Emblem for new ship USS Manchester full of symbolismBy DOUG ALDEN
New Hampshire Union Leader
October 03. 2016 10:38PM
MANCHESTER — The crest for a new Navy combat ship named for the Queen City features a number of ties the vessel shares with its namesake.
Cmdr. Emily Bassett, commanding officer of the next USS Manchester, said she wanted the ship’s crest to reflect the city itself and its industrial roots in an emblem that also recognizes a new chapter in the Navy’s defense on the high seas.
“It’s our mark. It’s what represents the ship,” Bassett said Friday from San Diego, where a package recently arrived containing the final design.
Bassett and Cmdr. Kurt Braeckel, her executive officer, set out to create the coat of arms after visiting Manchester in April to learn about the city’s culture and history.
“It really was a collaborative effort that went through many renditions to make sure we really got it right,” Bassett said. “We wanted to honor both the spirit of the city and the spirit of the crew that will be sailing it.”
Bassett and Braeckel were on a training assignment in Rhode Island this spring when they made the day trip north on a Saturday. The visit included a meeting with Mayor Ted Gatsas, who showed the Navy officers the city’s own crest and explained the various symbols and their meaning. Some of the city crest is evident in the new ship emblem, including the city motto of “Labor Vincit” — Latin for hard work prevails or conquers.
Bassett said she and Braeckel knew right away they had found the motto for the Littoral Class Ship (LCS) still under construction in Mobile, Ala. The new class of combat ship is designed to maximize the abilities of a trimmed-down crew size.
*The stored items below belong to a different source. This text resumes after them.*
===== src/rtl/dram_dma_id_fifo.sv =====
// Small in-order FIFO of requester ids with a registered occupancy count.
// A push while full is dropped; callers gate pushes on full_o.
module dram_dma_id_fifo #(
    parameter int unsigned width_p = 1,
    parameter int unsigned els_p   = 4
) (
    input  logic               clk_i,
    input  logic               reset_i,
    input  logic               push_i,
    input  logic [width_p-1:0] data_i,
    input  logic               pop_i,
    output logic [width_p-1:0] data_o,
    output logic               full_o,
    output logic               empty_o
);

    localparam int unsigned ptr_w_lp = (els_p > 1) ? $clog2(els_p) : 1;
    localparam int unsigned cnt_w_lp = $clog2(els_p + 1);
    localparam logic [ptr_w_lp-1:0] last_ptr_lp = ptr_w_lp'(els_p - 1);
    localparam logic [cnt_w_lp-1:0] full_cnt_lp = cnt_w_lp'(els_p);

    logic [width_p-1:0]  mem_q [els_p];
    logic [width_p-1:0]  mem_d [els_p];
    logic [ptr_w_lp-1:0] wr_ptr_q, wr_ptr_d;
    logic [ptr_w_lp-1:0] rd_ptr_q, rd_ptr_d;
    logic [cnt_w_lp-1:0] count_q, count_d;
    logic                push_ok, pop_ok;

    function automatic logic [ptr_w_lp-1:0] next_ptr(input logic [ptr_w_lp-1:0] ptr);
        return (ptr == last_ptr_lp) ? '0 : ptr + 1'b1;
    endfunction

    assign full_o  = (count_q == full_cnt_lp);
    assign empty_o = (count_q == '0);
    assign data_o  = mem_q[rd_ptr_q];
    assign push_ok = push_i & ~full_o;
    assign pop_ok  = pop_i & ~empty_o;

    always_comb begin
        mem_d    = mem_q;
        wr_ptr_d = wr_ptr_q;
        rd_ptr_d = rd_ptr_q;
        count_d  = count_q + cnt_w_lp'(push_ok) - cnt_w_lp'(pop_ok);
        if (push_ok) begin
            mem_d[wr_ptr_q] = data_i;
            wr_ptr_d        = next_ptr(wr_ptr_q);
        end
        if (pop_ok) begin
            rd_ptr_d = next_ptr(rd_ptr_q);
        end
    end

    always_ff @(posedge clk_i) begin
        if (reset_i) begin
            wr_ptr_q <= '0;
            rd_ptr_q <= '0;
            count_q  <= '0;
        end else begin
            wr_ptr_q <= wr_ptr_d;
            rd_ptr_q <= rd_ptr_d;
            count_q  <= count_d;
        end
    end

    always_ff @(posedge clk_i) begin
        mem_q <= mem_d;
    end

endmodule


===== src/rtl/dram_dma_arbiter.sv =====
// Round-robin arbiter sharing one DMA port (pkt/rdata/wdata) among requesters.
// Optional DRAM_DMA_ARB_STATS_EN adds packet and stall counters.
module dram_dma_arbiter
    import dram_dma_arb_pkg::*;
#(
    parameter int unsigned num_req_p         = 2,
    parameter int unsigned caddr_width_p     = 28,
    parameter int unsigned fill_width_p      = 64,
    parameter int unsigned burst_len_p       = 8,
    parameter int unsigned max_outstanding_p = 4
) (
    input  logic                                    clk_i,
    input  logic                                    reset_i,

    input  logic [num_req_p*(caddr_width_p+1)-1:0]  req_pkt_i,
    input  logic [num_req_p-1:0]                    req_pkt_v_i,
    output logic [num_req_p-1:0]                    req_pkt_yumi_o,

    output logic [fill_width_p-1:0]                 req_rdata_o,
    output logic [num_req_p-1:0]                    req_rdata_v_o,
    input  logic [num_req_p-1:0]                    req_rdata_ready_and_i,

    input  logic [num_req_p*fill_width_p-1:0]       req_wdata_i,
    input  logic [num_req_p-1:0]                    req_wdata_v_i,
    output logic [num_req_p-1:0]                    req_wdata_yumi_o,

    output logic [caddr_width_p:0]                  dma_pkt_o,
    output logic                                    dma_pkt_v_o,
    input  logic                                    dma_pkt_yumi_i,

    input  logic [fill_width_p-1:0]                 dma_data_i,
    input  logic                                    dma_data_v_i,
    output logic                                    dma_data_ready_and_o,

    output logic [fill_width_p-1:0]                 dma_data_o,
    output logic                                    dma_data_v_o,
    input  logic                                    dma_data_yumi_i,

`ifdef DRAM_DMA_ARB_STATS_EN
    output logic [num_req_p*32-1:0]                 stats_o,
    output logic [31:0]                             stall_cnt_o,
`endif
    output logic                                    dbg_state_o
);

    // Handshakes: a transfer happens in a cycle where valid and yumi (or valid
    // and ready_and) are both high; valid never waits on yumi/ready.

    localparam int unsigned pkt_w_lp  = caddr_width_p + 1;
    localparam int unsigned id_w_lp   = req_id_width(num_req_p);
    localparam int unsigned beat_w_lp = $clog2(burst_len_p);
    localparam logic [id_w_lp-1:0]   last_id_lp   = id_w_lp'(num_req_p - 1);
    localparam logic [beat_w_lp-1:0] last_beat_lp = beat_w_lp'(burst_len_p - 1);

    arb_fsm_e             state_q, state_d;
    logic [id_w_lp-1:0]   grant_q, grant_d;
    logic [id_w_lp-1:0]   rr_q, rr_d;
    logic [id_w_lp-1:0]   pick, sel;
    logic                 any_elig;
    logic [num_req_p-1:0] elig;
    logic                 pkt_fire, pkt_wnr;

    logic                 rfifo_push, rfifo_pop, rfull, rempty;
    logic                 wfifo_push, wfifo_pop, wfull, wempty;
    logic [id_w_lp-1:0]   rhead, whead;
    logic [beat_w_lp-1:0] rbeat_q, rbeat_d, wbeat_q, wbeat_d;
    logic                 rfire, wfire;

    function automatic logic [id_w_lp-1:0] next_id(input logic [id_w_lp-1:0] id);
        return (id == last_id_lp) ? '0 : id + 1'b1;
    endfunction

    // Full flags are registered, so a same-cycle pop never makes room for a grant.
    always_comb begin
        elig = '0;
        for (int i = 0; i < num_req_p; i++) begin
            if (req_pkt_i[i*pkt_w_lp + caddr_width_p])
                elig[i] = req_pkt_v_i[i] & ~wfull & ~reset_i;
            else
                elig[i] = req_pkt_v_i[i] & ~rfull & ~reset_i;
        end
    end

    always_comb begin
        pick     = '0;
        any_elig = 1'b0;
        for (int i = 0; i < num_req_p; i++) begin
            if (!any_elig && elig[i] && (i >= int'(rr_q))) begin
                any_elig = 1'b1;
                pick     = id_w_lp'(i);
            end
        end
        for (int i = 0; i < num_req_p; i++) begin
            if (!any_elig && elig[i]) begin
                any_elig = 1'b1;
                pick     = id_w_lp'(i);
            end
        end
    end

    always_ff @(posedge clk_i) begin
        if (reset_i) begin
            state_q <= e_idle;
            grant_q <= '0;
            rr_q    <= '0;
        end else begin
            state_q <= state_d;
            grant_q <= grant_d;
            rr_q    <= rr_d;
        end
    end

    always_comb begin
        state_d = state_q;
        grant_d = grant_q;
        rr_d    = rr_q;
        if (state_q == e_idle) begin
            if (any_elig) begin
                if (dma_pkt_yumi_i) begin
                    rr_d = next_id(pick);
                end else begin
                    state_d = e_lock;
                    grant_d = pick;
                end
            end
        end else begin
            if (dma_pkt_yumi_i) begin
                state_d = e_idle;
                rr_d    = next_id(grant_q);
            end
        end
    end

    always_comb begin
        req_pkt_yumi_o = '0;
        if (state_q == e_idle) begin
            sel         = pick;
            dma_pkt_v_o = any_elig;
        end else begin
            sel         = grant_q;
            dma_pkt_v_o = 1'b1;
        end
        dma_pkt_o  = req_pkt_i[int'(sel)*pkt_w_lp +: pkt_w_lp];
        pkt_wnr    = dma_pkt_o[caddr_width_p];
        pkt_fire   = dma_pkt_v_o & dma_pkt_yumi_i;
        rfifo_push = pkt_fire & ~pkt_wnr;
        wfifo_push = pkt_fire & pkt_wnr;
        if (pkt_fire) req_pkt_yumi_o[sel] = 1'b1;
    end

    assign dbg_state_o = state_q;

    dram_dma_id_fifo #(.width_p(id_w_lp), .els_p(max_outstanding_p)) rd_id_fifo (
        .clk_i   (clk_i),
        .reset_i (reset_i),
        .push_i  (rfifo_push),
        .data_i  (sel),
        .pop_i   (rfifo_pop),
        .data_o  (rhead),
        .full_o  (rfull),
        .empty_o (rempty)
    );

    dram_dma_id_fifo #(.width_p(id_w_lp), .els_p(max_outstanding_p)) wr_id_fifo (
        .clk_i   (clk_i),
        .reset_i (reset_i),
        .push_i  (wfifo_push),
        .data_i  (sel),
        .pop_i   (wfifo_pop),
        .data_o  (whead),
        .full_o  (wfull),
        .empty_o (wempty)
    );

    assign req_rdata_o = dma_data_i;

    // Read bursts return in packet order; the read FIFO head owns every beat.
    always_comb begin
        req_rdata_v_o        = '0;
        dma_data_ready_and_o = ~rempty & req_rdata_ready_and_i[rhead];
        if (!rempty) req_rdata_v_o[rhead] = dma_data_v_i;
        rfire     = dma_data_v_i & dma_data_ready_and_o;
        rbeat_d   = rbeat_q;
        rfifo_pop = 1'b0;
        if (rfire) begin
            if (rbeat_q == last_beat_lp) begin
                rbeat_d   = '0;
                rfifo_pop = 1'b1;
            end else begin
                rbeat_d = rbeat_q + 1'b1;
            end
        end
    end

    always_comb begin
        req_wdata_yumi_o = '0;
        dma_data_v_o     = ~wempty & req_wdata_v_i[whead];
        dma_data_o       = req_wdata_i[int'(whead)*fill_width_p +: fill_width_p];
        wfire            = dma_data_v_o & dma_data_yumi_i;
        if (wfire) req_wdata_yumi_o[whead] = 1'b1;
        wbeat_d   = wbeat_q;
        wfifo_pop = 1'b0;
        if (wfire) begin
            if (wbeat_q == last_beat_lp) begin
                wbeat_d   = '0;
                wfifo_pop = 1'b1;
            end else begin
                wbeat_d = wbeat_q + 1'b1;
            end
        end
    end

    always_ff @(posedge clk_i) begin
        if (reset_i) begin
            rbeat_q <= '0;
            wbeat_q <= '0;
        end else begin
            rbeat_q <= rbeat_d;
            wbeat_q <= wbeat_d;
        end
    end

`ifdef DRAM_DMA_ARB_STATS_EN
    logic [num_req_p*32-1:0] stats_q, stats_d;
    logic [31:0]             stall_q, stall_d;

    always_comb begin
        stats_d = stats_q;
        stall_d = stall_q;
        for (int i = 0; i < num_req_p; i++) begin
            if (req_pkt_yumi_o[i] && (stats_q[i*32 +: 32] != 32'hFFFF_FFFF))
                stats_d[i*32 +: 32] = stats_q[i*32 +: 32] + 32'd1;
        end
        if (dma_pkt_v_o && !dma_pkt_yumi_i && (stall_q != 32'hFFFF_FFFF))
            stall_d = stall_q + 32'd1;
    end

    always_ff @(posedge clk_i) begin
        if (reset_i) begin
            stats_q <= '0;
            stall_q <= '0;
        end else begin
            stats_q <= stats_d;
            stall_q <= stall_d;
        end
    end

    assign stats_o     = stats_q;
    assign stall_cnt_o = stall_q;
`endif

endmodule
The city seal’s flexed human arm holding a hammer also caught their eye; they replaced the hammer with a trident to give it a more nautical theme.
The trident hangs above a blue banner with “LABOR VINCIT” scrolled across with a spoked gear wheel standing out in gold near the top.
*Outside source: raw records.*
===== src/rtl/mem_ctrl_pkg.sv =====
// Shared types and default widths for the memory burst controller.
package mem_ctrl_pkg;

  localparam int unsigned DefDataWidth  = 32;
  localparam int unsigned DefAddrWidth  = 64;
  localparam int unsigned DefBlockWords = 16;
  localparam int unsigned DefMemLatency = 2;

  typedef enum logic [1:0] {
    StIdle = 2'd0,
    StXfer = 2'd1,
    StDone = 2'd2
  } state_e;

  typedef enum logic {
    OpRead  = 1'b0,
    OpWrite = 1'b1
  } op_e;

  // Counter width that stays at least one bit for degenerate ranges.
  function automatic int unsigned clog2_min1(input int unsigned v);
    return (v > 1) ? $clog2(v) : 1;
  endfunction

endpackage


===== src/rtl/burst_addr_gen.sv =====
// Burst address generator: latches the block base, steps word and slot counters and
// produces the registered word address plus slot/burst boundary flags.
module burst_addr_gen
  import mem_ctrl_pkg::*;
#(
  parameter int unsigned ADDR_WIDTH  = DefAddrWidth,
  parameter int unsigned BLOCK_WORDS = DefBlockWords,
  parameter int unsigned MEM_LATENCY = DefMemLatency
) (
  input  logic                           clk,
  input  logic                           arst,
  input  logic                           start_i,
  input  logic                           wrap_i,
  input  logic                           active_i,
  input  logic [ADDR_WIDTH-1:0]          addr_i,
  output logic [ADDR_WIDTH-1:0]          mem_addr_o,
  output logic [$clog2(BLOCK_WORDS)-1:0] widx_o,
  output logic                           slot_last_o,
  output logic                           burst_last_o
);

  localparam int unsigned WidxW = $clog2(BLOCK_WORDS);
  localparam int unsigned LatW  = clog2_min1(MEM_LATENCY);
  localparam int unsigned OffW  = WidxW + 2;

  logic [ADDR_WIDTH-OffW-1:0] base_hi_q, base_hi_d;
  logic [WidxW-1:0]           first_q, first_d;
  logic [WidxW-1:0]           wcnt_q, wcnt_d;
  logic [WidxW-1:0]           widx_next;
  logic [LatW-1:0]            lcnt_q, lcnt_d;
  logic [ADDR_WIDTH-1:0]      mem_addr_q, mem_addr_d;
  logic                       unused_addr_lsb;

  assign unused_addr_lsb = ^addr_i[1:0];

  // Adding the start word makes the index wrap modulo the block size for free.
  assign widx_o       = first_q + wcnt_q;
  assign widx_next    = widx_o + WidxW'(1);
  assign slot_last_o  = active_i && (lcnt_q == LatW'(MEM_LATENCY - 1));
  assign burst_last_o = slot_last_o && (wcnt_q == WidxW'(BLOCK_WORDS - 1));
  assign mem_addr_o   = mem_addr_q;

  always_comb begin
    base_hi_d  = base_hi_q;
    first_d    = first_q;
    wcnt_d     = wcnt_q;
    lcnt_d     = lcnt_q;
    mem_addr_d = mem_addr_q;
    if (start_i) begin
      base_hi_d  = addr_i[ADDR_WIDTH-1:OffW];
      first_d    = wrap_i ? addr_i[OffW-1:2] : '0;
      wcnt_d     = '0;
      lcnt_d     = '0;
      mem_addr_d = {addr_i[ADDR_WIDTH-1:OffW], first_d, 2'b00};
    end else if (active_i) begin
      if (slot_last_o) begin
        lcnt_d = '0;
        wcnt_d = wcnt_q + WidxW'(1);
        // The address holds on the last word so IDLE/DONE keep showing it.
        if (!burst_last_o) begin
          mem_addr_d = {base_hi_q, widx_next, 2'b00};
        end
      end else begin
        lcnt_d = lcnt_q + LatW'(1);
      end
    end
  end

  always_ff @(posedge clk or posedge arst) begin
    if (arst) begin
      base_hi_q  <= '0;
      first_q    <= '0;
      wcnt_q     <= '0;
      lcnt_q     <= '0;
      mem_addr_q <= '0;
    end else begin
      base_hi_q  <= base_hi_d;
      first_q    <= first_d;
      wcnt_q     <= wcnt_d;
      lcnt_q     <= lcnt_d;
      mem_addr_q <= mem_addr_d;
    end
  end

endmodule


===== src/rtl/mem_burst_ctrl.sv =====
// Block burst sequencer between cache miss/eviction logic and external memory.
// Define MEM_BURST_CTRL_WRAP_EN for critical-word-first refills (writes stay linear).
module mem_burst_ctrl
  import mem_ctrl_pkg::*;
#(
  parameter int unsigned DATA_WIDTH  = DefDataWidth,
  parameter int unsigned ADDR_WIDTH  = DefAddrWidth,
  parameter int unsigned BLOCK_WORDS = DefBlockWords,
  parameter int unsigned MEM_LATENCY = DefMemLatency
) (
  input  logic                              clk,
  input  logic                              arst,
  input  logic                              i_start_read,
  input  logic                              i_start_write,
  input  logic                              i_access,
  input  logic [ADDR_WIDTH-1:0]             i_addr,
  input  logic [DATA_WIDTH*BLOCK_WORDS-1:0] i_wb_data,
  output logic [DATA_WIDTH*BLOCK_WORDS-1:0] o_block_data,
  output logic                              o_busy,
  output logic                              o_done,
  output logic                              o_mem_write_en,
  output logic                              o_mem_access,
  output logic [ADDR_WIDTH-1:0]             o_mem_addr,
  output logic [DATA_WIDTH-1:0]             o_mem_data,
  input  logic [DATA_WIDTH-1:0]             i_mem_data
);

  localparam int unsigned WidxW  = $clog2(BLOCK_WORDS);
  localparam int unsigned BlockW = DATA_WIDTH * BLOCK_WORDS;

  state_e                state_q, state_d;
  op_e                   op_q, op_d, start_op;
  logic                  access_q, access_d;
  logic [BlockW-1:0]     wb_q, wb_d;
  logic [BlockW-1:0]     block_q, block_d;
  logic [DATA_WIDTH-1:0] mem_data_q, mem_data_d;
  logic [WidxW-1:0]      widx, widx_next;
  logic                  start, active, wrap, slot_last, burst_last;

  assign active    = (state_q == StXfer);
  assign widx_next = widx + WidxW'(1);

`ifdef MEM_BURST_CTRL_WRAP_EN
  assign wrap = (start_op == OpRead);
`else
  assign wrap = 1'b0;
`endif

  burst_addr_gen #(
    .ADDR_WIDTH  (ADDR_WIDTH),
    .BLOCK_WORDS (BLOCK_WORDS),
    .MEM_LATENCY (MEM_LATENCY)
  ) u_addr_gen (
    .clk          (clk),
    .arst         (arst),
    .start_i      (start),
    .wrap_i       (wrap),
    .active_i     (active),
    .addr_i       (i_addr),
    .mem_addr_o   (o_mem_addr),
    .widx_o       (widx),
    .slot_last_o  (slot_last),
    .burst_last_o (burst_last)
  );

  // Write wins when both requests arrive together; the dropped read is re-issued upstream.
  always_comb begin
    state_d  = state_q;
    start    = 1'b0;
    start_op = OpRead;
    case (state_q)
      StIdle: begin
        if (i_start_write || i_start_read) begin
          start    = 1'b1;
          start_op = i_start_write ? OpWrite : OpRead;
          state_d  = StXfer;
        end
      end
      StXfer: begin
        if (burst_last) begin
          state_d = StDone;
        end
      end
      StDone:  state_d = StIdle;
      default: state_d = StIdle;
    endcase
  end

  always_comb begin
    op_d       = op_q;
    access_d   = access_q;
    wb_d       = wb_q;
    block_d    = block_q;
    mem_data_d = mem_data_q;
    if (start) begin
      op_d     = start_op;
      access_d = i_access;
      wb_d     = i_wb_data;
      if (start_op == OpWrite) begin
        mem_data_d = i_wb_data[DATA_WIDTH-1:0];
      end
    end else if (slot_last) begin
      if (op_q == OpRead) begin
        block_d[int'(widx)*DATA_WIDTH +: DATA_WIDTH] = i_mem_data;
      end else if (!burst_last) begin
        mem_data_d = wb_q[int'(widx_next)*DATA_WIDTH +: DATA_WIDTH];
      end
    end
  end

  always_ff @(posedge clk or posedge arst) begin
    if (arst) begin
      state_q    <= StIdle;
      op_q       <= OpRead;
      access_q   <= 1'b0;
      wb_q       <= '0;
      block_q    <= '0;
      mem_data_q <= '0;
    end else begin
      state_q    <= state_d;
      op_q       <= op_d;
      access_q   <= access_d;
      wb_q       <= wb_d;
      block_q    <= block_d;
      mem_data_q <= mem_data_d;
    end
  end

  assign o_busy         = (state_q != StIdle);
  assign o_done         = (state_q == StDone);
  assign o_mem_write_en = active && (op_q == OpWrite) && slot_last;
  assign o_mem_access   = access_q;
  assign o_mem_data     = mem_data_q;
  assign o_block_data   = block_q;

endmodule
Above the spokes stand nine stars, a number Bassett said she and Braeckel chose to represent the nine battle stars awarded to the first USS Manchester during the Korean War.
The nine stars had another meaning that Bassett said she was unaware of until U.S. Sen. Jeanne Shaheen, D-N.H., pointed out that New Hampshire was the ninth state admitted to the Union.
As the ship’s official sponsor, Shaheen christened the vessel in May at a ceremony at the shipyard in Mobile, Ala.
“Just like the ship itself, this crest is a wonderful tribute to the city,” Shaheen said in a statement. “Adopting Manchester’s motto, ‘work conquers,’ as the ship’s motto is a meaningful gesture and I’m confident that the crew will live up to it as they defend our nation.”
The crest also pays homage to the original USS Manchester, a cruiser decommissioned in 1956, with the stars as well as a pair of gold anchors — one for the original and another for the one still being built — on a blue shield flanking a silhouette of the ship’s trimaran hull design.
“We wanted to capture that uniqueness — that special nature of this particular hull shape in the crest,” Bassett said.
At the top of the shield, wavy white lines stand out from the blue as a symbol of the Merrimack River, which powered Manchester to its place as an industrial hub in the 19th century.
Bassett said an earlier version featured a brick pattern representing Manchester’s Millyard buildings, but that just didn’t work out graphically.
“The ship and the brick were too close together,” Bassett said. “It looked like the ship might have been running aground.”
The Army’s Institute of Heraldry coordinates designs for official emblems and insignia for all branches of the U.S. military.
Bassett said the emblem will adorn caps for the crew and the ship’s letterhead for official correspondence.
“I’ve been on five completely different classes of ship, but this is the first one that I have had the honor to command,” she said.
Bassett said the vessel should be commissioned into service in late 2017.
She recommended Portsmouth as the location for the commissioning, and hopes to learn in the next few months if the Navy approves.